--- Records to use Enclosed Below ---

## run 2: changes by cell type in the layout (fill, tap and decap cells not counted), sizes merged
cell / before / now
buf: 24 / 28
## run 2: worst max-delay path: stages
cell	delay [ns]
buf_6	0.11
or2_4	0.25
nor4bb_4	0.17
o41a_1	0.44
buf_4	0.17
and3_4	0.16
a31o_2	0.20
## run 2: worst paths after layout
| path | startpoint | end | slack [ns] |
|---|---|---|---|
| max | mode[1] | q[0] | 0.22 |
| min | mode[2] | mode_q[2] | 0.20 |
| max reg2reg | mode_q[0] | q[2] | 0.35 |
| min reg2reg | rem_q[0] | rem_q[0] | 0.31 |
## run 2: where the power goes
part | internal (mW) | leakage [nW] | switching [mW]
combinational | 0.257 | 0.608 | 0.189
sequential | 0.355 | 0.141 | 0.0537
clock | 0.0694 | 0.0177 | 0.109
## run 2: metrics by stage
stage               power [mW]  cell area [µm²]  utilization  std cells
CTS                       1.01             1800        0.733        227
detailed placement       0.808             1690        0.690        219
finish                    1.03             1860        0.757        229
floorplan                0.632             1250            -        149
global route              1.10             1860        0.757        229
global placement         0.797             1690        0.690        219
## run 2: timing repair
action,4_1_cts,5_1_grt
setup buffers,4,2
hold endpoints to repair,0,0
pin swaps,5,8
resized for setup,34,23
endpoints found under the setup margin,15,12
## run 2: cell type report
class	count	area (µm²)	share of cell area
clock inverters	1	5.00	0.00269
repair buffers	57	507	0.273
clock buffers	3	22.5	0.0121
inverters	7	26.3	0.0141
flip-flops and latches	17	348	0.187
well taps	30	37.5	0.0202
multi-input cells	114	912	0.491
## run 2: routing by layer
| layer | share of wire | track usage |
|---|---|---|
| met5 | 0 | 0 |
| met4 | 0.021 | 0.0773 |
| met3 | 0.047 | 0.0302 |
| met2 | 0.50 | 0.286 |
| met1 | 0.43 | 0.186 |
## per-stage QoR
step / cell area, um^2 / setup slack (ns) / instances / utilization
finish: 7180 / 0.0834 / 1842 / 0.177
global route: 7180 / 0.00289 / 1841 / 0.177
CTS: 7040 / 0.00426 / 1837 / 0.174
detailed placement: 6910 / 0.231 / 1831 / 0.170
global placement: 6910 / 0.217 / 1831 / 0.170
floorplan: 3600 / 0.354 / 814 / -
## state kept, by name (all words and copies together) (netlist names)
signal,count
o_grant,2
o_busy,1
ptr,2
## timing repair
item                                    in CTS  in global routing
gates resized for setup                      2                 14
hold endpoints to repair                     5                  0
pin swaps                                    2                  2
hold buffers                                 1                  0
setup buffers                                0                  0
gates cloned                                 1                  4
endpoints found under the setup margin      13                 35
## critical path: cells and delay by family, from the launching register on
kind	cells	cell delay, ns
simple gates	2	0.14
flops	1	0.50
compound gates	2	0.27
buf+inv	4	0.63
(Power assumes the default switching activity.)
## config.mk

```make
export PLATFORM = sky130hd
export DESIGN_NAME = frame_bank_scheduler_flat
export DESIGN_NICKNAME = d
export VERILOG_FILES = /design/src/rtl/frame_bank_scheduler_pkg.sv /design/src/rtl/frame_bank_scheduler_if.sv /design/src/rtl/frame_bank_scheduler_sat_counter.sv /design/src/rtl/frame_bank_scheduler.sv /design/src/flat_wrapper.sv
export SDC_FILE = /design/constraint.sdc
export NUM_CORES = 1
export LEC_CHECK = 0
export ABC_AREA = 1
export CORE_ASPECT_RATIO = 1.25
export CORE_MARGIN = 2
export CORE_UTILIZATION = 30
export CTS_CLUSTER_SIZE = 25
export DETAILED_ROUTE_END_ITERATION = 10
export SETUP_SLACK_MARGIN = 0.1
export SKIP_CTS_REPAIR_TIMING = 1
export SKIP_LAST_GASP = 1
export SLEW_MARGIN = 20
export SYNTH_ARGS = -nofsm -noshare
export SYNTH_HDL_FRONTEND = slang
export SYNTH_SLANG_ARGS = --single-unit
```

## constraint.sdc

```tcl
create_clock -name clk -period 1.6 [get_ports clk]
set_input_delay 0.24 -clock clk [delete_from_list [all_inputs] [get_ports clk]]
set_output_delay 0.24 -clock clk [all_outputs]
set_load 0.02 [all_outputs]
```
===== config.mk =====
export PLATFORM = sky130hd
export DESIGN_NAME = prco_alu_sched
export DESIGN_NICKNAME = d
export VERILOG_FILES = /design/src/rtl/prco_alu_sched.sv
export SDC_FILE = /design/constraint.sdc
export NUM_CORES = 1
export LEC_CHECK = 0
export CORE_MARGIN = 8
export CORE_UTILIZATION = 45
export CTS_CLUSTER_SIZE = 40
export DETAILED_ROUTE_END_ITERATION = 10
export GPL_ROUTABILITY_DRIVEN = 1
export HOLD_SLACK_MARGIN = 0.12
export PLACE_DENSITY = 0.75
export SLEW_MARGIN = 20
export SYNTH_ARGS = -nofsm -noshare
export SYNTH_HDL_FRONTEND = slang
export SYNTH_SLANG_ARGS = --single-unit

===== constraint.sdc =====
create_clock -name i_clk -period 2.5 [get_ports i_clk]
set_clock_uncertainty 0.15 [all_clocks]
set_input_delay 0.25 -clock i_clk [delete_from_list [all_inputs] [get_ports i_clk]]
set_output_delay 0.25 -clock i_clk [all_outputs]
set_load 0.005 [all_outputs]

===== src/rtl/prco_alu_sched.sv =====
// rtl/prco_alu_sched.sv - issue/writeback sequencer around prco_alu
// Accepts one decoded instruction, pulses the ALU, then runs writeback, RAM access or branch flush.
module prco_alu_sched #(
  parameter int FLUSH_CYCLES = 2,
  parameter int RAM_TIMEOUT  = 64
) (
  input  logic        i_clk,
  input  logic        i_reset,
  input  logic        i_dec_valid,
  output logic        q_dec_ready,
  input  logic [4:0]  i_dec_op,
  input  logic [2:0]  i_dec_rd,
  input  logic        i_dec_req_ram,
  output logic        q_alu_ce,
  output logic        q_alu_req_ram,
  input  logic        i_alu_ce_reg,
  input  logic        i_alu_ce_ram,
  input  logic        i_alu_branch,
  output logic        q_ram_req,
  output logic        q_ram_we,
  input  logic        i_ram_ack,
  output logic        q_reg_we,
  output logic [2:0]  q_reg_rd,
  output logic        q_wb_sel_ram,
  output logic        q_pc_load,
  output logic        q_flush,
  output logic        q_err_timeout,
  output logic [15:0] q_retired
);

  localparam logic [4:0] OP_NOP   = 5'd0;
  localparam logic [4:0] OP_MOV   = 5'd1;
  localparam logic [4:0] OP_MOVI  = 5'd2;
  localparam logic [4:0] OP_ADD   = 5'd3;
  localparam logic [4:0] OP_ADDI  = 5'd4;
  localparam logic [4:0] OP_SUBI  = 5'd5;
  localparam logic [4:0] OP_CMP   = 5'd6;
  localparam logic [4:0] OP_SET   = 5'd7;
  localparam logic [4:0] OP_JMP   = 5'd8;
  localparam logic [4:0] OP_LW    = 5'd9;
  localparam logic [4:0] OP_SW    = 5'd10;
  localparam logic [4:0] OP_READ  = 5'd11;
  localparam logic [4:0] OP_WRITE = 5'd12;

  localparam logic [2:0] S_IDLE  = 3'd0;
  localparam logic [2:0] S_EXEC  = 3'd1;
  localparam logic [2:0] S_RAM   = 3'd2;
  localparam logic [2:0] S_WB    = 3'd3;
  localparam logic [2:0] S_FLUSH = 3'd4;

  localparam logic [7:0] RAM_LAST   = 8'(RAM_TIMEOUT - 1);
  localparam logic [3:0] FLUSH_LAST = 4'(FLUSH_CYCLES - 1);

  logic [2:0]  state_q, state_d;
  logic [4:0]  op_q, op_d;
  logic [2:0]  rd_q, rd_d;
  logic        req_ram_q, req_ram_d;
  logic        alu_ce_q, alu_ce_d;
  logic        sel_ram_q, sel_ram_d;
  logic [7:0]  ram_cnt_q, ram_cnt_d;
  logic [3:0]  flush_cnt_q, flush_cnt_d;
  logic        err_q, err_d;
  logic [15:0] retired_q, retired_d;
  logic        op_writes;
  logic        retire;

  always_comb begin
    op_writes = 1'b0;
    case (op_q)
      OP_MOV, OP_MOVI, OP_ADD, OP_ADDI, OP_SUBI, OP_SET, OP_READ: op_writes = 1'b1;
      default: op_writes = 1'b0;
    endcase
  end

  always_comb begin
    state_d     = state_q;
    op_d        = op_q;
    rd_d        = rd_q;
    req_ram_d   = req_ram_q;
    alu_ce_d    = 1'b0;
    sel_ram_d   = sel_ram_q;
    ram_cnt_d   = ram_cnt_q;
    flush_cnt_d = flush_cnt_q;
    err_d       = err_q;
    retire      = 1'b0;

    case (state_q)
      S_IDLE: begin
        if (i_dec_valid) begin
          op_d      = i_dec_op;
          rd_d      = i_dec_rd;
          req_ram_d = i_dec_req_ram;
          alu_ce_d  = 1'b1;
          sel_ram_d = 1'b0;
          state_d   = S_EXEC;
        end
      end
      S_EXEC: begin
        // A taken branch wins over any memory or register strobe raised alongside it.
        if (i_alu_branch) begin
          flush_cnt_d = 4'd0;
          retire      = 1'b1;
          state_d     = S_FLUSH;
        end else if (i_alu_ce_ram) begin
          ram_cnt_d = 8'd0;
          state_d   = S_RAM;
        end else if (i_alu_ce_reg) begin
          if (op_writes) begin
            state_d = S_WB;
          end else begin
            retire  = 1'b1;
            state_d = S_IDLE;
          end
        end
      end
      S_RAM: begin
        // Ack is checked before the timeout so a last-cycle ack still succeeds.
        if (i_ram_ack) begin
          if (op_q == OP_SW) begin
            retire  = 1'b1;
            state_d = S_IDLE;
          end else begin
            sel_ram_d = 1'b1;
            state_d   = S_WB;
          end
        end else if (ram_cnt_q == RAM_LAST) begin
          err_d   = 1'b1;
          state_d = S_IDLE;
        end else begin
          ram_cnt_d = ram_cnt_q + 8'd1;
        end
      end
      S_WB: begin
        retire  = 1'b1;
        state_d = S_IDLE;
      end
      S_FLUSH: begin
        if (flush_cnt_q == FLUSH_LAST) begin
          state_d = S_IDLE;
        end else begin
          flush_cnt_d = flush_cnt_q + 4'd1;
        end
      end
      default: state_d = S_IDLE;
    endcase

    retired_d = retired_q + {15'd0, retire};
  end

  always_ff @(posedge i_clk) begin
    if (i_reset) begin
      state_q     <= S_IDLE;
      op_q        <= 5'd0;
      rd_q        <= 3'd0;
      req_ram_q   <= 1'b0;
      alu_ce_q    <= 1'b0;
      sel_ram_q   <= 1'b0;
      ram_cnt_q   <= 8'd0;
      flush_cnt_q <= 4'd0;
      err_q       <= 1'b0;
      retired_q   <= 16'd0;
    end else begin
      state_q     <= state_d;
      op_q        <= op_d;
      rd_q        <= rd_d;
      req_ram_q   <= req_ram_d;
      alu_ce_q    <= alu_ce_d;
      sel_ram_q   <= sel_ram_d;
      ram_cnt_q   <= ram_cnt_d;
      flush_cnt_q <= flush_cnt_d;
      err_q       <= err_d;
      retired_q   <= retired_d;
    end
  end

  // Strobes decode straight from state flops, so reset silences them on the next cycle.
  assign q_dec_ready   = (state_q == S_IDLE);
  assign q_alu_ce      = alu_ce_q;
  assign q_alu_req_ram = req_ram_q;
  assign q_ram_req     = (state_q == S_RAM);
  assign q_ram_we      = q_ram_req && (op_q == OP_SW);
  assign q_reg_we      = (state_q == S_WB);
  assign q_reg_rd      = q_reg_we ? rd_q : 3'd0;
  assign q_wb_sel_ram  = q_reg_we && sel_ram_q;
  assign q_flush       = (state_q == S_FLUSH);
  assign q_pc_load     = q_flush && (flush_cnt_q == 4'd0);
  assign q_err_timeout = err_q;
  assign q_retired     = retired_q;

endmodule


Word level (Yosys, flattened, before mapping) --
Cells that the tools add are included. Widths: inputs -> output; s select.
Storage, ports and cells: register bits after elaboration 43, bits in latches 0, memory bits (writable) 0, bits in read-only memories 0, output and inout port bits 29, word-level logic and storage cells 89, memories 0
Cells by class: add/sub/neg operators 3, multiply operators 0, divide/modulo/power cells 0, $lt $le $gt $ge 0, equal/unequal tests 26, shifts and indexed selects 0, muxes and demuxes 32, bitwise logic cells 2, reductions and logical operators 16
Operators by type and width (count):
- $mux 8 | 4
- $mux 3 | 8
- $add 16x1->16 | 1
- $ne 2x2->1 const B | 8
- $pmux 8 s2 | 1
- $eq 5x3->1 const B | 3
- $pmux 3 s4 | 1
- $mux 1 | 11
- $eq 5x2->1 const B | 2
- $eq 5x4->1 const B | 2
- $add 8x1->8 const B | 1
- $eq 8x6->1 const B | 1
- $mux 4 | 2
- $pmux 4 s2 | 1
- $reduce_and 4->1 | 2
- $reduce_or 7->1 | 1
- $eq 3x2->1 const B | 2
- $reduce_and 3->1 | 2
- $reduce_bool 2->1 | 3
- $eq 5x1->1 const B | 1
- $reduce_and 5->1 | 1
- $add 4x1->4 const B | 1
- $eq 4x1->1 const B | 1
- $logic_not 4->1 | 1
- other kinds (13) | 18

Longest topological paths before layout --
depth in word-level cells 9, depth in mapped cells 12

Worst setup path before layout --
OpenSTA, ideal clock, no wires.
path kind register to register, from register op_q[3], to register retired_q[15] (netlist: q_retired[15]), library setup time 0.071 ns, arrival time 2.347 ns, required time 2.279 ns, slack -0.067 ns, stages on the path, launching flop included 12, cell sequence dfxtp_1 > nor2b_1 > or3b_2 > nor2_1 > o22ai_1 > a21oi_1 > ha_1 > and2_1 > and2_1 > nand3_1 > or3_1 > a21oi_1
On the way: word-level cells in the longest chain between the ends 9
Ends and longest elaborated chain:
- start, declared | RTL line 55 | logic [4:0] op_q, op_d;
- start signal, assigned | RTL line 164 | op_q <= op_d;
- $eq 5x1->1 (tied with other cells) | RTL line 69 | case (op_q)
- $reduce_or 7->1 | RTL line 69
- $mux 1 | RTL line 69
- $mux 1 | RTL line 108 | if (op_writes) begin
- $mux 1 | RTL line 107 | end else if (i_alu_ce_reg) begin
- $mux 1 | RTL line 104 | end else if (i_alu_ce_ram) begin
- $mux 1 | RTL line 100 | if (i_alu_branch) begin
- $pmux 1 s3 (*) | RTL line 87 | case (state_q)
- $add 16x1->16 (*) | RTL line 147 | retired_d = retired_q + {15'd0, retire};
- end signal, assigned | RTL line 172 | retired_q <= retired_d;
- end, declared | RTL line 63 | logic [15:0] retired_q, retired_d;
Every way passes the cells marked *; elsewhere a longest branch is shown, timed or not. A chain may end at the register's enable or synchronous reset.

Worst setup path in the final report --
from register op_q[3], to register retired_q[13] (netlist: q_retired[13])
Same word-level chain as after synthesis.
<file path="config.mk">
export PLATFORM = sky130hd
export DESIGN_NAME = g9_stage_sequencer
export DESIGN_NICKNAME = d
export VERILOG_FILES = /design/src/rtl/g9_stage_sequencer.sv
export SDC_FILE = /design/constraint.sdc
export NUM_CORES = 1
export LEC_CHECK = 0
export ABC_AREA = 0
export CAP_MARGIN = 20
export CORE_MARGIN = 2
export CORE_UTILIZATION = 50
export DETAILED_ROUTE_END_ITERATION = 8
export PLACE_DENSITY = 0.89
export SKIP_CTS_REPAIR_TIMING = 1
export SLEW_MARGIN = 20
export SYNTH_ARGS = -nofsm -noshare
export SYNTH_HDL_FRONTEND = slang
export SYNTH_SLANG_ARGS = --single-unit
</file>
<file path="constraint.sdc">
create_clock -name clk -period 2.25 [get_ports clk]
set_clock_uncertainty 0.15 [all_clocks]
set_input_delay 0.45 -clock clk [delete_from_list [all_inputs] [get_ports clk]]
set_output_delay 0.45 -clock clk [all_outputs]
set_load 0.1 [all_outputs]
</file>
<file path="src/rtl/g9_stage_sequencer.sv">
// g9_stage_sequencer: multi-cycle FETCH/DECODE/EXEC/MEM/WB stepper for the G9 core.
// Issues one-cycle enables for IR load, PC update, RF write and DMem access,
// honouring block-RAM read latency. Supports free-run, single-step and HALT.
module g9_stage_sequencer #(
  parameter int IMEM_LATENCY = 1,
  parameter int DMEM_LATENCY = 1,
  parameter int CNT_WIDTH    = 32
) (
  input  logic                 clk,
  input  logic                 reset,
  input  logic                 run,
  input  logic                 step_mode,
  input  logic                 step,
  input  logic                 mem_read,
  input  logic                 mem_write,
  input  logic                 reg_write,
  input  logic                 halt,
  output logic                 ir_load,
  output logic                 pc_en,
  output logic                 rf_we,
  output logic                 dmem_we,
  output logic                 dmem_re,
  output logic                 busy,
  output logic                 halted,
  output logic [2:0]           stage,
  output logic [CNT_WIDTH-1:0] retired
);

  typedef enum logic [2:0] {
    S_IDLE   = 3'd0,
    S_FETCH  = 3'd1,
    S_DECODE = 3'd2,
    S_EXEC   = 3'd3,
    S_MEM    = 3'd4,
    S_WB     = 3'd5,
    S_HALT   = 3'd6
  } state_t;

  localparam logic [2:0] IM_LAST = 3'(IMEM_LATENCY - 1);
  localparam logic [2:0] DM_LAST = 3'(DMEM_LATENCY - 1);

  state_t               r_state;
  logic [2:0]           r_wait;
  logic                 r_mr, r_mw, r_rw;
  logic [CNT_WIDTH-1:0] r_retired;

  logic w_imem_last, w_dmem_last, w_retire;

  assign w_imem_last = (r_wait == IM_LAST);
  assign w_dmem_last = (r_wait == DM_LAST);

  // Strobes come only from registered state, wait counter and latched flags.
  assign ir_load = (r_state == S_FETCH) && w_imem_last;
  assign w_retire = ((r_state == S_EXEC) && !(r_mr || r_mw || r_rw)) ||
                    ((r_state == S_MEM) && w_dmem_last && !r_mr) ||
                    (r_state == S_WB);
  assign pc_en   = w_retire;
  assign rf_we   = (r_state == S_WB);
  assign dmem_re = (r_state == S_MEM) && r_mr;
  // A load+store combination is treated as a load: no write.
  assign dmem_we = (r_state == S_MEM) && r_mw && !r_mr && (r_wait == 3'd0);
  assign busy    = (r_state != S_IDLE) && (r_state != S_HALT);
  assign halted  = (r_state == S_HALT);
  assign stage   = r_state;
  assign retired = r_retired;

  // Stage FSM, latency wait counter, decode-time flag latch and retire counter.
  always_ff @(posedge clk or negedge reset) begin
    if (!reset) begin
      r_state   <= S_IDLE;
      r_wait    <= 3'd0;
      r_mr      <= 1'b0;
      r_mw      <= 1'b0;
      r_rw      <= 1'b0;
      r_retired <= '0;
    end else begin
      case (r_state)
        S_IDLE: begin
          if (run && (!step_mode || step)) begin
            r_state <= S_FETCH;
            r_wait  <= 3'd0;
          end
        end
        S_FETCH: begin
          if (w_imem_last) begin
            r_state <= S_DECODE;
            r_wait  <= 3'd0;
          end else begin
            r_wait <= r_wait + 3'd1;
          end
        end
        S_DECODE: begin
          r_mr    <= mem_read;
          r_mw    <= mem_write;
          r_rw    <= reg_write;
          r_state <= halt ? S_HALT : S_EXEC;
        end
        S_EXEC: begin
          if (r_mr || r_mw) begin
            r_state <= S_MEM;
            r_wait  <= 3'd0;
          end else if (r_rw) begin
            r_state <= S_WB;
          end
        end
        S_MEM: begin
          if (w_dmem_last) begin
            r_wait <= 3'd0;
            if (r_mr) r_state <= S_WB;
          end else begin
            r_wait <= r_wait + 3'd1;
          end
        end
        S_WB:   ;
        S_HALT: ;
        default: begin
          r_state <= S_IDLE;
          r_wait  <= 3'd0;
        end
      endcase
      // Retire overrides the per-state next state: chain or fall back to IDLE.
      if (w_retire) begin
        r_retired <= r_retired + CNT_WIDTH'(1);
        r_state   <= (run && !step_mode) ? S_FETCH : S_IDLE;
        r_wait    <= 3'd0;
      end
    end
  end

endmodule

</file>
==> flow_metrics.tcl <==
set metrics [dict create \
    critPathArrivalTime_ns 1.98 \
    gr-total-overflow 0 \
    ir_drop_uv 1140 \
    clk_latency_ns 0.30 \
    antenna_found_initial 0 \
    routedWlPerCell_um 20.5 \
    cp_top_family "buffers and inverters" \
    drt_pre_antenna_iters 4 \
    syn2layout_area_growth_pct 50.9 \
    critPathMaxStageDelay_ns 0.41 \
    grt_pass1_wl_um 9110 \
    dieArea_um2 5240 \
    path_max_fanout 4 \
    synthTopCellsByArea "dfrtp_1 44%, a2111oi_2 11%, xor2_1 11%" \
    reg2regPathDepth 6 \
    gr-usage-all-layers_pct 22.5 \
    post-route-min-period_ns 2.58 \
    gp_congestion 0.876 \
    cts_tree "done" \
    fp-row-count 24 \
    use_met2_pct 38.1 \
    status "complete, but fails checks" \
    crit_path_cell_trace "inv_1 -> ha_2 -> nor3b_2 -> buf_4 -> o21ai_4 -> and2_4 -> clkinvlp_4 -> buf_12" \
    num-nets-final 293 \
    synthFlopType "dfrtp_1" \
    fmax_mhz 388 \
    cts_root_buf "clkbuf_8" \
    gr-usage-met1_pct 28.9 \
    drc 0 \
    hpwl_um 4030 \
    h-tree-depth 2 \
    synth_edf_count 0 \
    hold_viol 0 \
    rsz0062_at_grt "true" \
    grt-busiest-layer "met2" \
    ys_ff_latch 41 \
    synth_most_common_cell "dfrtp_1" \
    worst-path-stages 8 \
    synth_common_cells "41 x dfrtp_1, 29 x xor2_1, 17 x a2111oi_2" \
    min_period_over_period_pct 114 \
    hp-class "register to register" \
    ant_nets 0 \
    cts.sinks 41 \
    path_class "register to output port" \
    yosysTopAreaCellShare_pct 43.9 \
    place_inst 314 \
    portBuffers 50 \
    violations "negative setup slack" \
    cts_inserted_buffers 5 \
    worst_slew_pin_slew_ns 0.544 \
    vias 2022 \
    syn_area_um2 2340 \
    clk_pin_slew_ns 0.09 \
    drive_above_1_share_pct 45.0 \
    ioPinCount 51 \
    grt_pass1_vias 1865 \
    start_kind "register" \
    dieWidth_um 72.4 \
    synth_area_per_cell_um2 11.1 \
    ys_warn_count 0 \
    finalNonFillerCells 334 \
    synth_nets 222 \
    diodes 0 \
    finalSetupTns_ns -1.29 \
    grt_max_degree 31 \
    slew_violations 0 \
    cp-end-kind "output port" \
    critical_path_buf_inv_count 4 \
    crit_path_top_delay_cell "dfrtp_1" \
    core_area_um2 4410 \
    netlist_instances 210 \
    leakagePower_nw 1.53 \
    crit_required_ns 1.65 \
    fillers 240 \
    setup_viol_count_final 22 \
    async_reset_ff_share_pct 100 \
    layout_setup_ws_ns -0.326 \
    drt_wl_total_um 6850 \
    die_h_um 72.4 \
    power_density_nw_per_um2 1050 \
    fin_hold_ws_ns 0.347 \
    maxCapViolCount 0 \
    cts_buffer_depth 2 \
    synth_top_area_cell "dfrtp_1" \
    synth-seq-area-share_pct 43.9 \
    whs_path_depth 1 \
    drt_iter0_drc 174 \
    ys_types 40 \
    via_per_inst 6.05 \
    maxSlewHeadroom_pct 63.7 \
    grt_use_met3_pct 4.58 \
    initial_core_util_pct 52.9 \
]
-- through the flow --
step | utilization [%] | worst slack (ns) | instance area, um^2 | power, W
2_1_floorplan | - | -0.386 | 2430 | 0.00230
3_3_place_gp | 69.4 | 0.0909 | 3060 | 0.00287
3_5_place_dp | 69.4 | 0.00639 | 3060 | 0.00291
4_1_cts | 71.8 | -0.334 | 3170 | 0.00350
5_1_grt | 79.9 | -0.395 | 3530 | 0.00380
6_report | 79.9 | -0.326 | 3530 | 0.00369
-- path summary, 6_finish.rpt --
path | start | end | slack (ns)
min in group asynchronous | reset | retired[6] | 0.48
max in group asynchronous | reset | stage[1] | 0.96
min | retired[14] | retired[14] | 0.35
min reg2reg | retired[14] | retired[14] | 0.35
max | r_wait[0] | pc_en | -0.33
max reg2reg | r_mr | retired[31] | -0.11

--- End of Enclosed Records to use ---

## Work to complete
Above are the records; repeat exactly the lines from the one holding "cell area [µm²]" down to the one holding "detailed placement: 6910", end lines included.

## Task response
stage               power [mW]  cell area [µm²]  utilization  std cells
CTS                       1.01             1800        0.733        227
detailed placement       0.808             1690        0.690        219
finish                    1.03             1860        0.757        229
floorplan                0.632             1250            -        149
global route              1.10             1860        0.757        229
global placement         0.797             1690        0.690        219
## run 2: timing repair
action,4_1_cts,5_1_grt
setup buffers,4,2
hold endpoints to repair,0,0
pin swaps,5,8
resized for setup,34,23
endpoints found under the setup margin,15,12
## run 2: cell type report
class	count	area (µm²)	share of cell area
clock inverters	1	5.00	0.00269
repair buffers	57	507	0.273
clock buffers	3	22.5	0.0121
inverters	7	26.3	0.0141
flip-flops and latches	17	348	0.187
well taps	30	37.5	0.0202
multi-input cells	114	912	0.491
## run 2: routing by layer
| layer | share of wire | track usage |
|---|---|---|
| met5 | 0 | 0 |
| met4 | 0.021 | 0.0773 |
| met3 | 0.047 | 0.0302 |
| met2 | 0.50 | 0.286 |
| met1 | 0.43 | 0.186 |
## per-stage QoR
step / cell area, um^2 / setup slack (ns) / instances / utilization
finish: 7180 / 0.0834 / 1842 / 0.177
global route: 7180 / 0.00289 / 1841 / 0.177
CTS: 7040 / 0.00426 / 1837 / 0.174
detailed placement: 6910 / 0.231 / 1831 / 0.170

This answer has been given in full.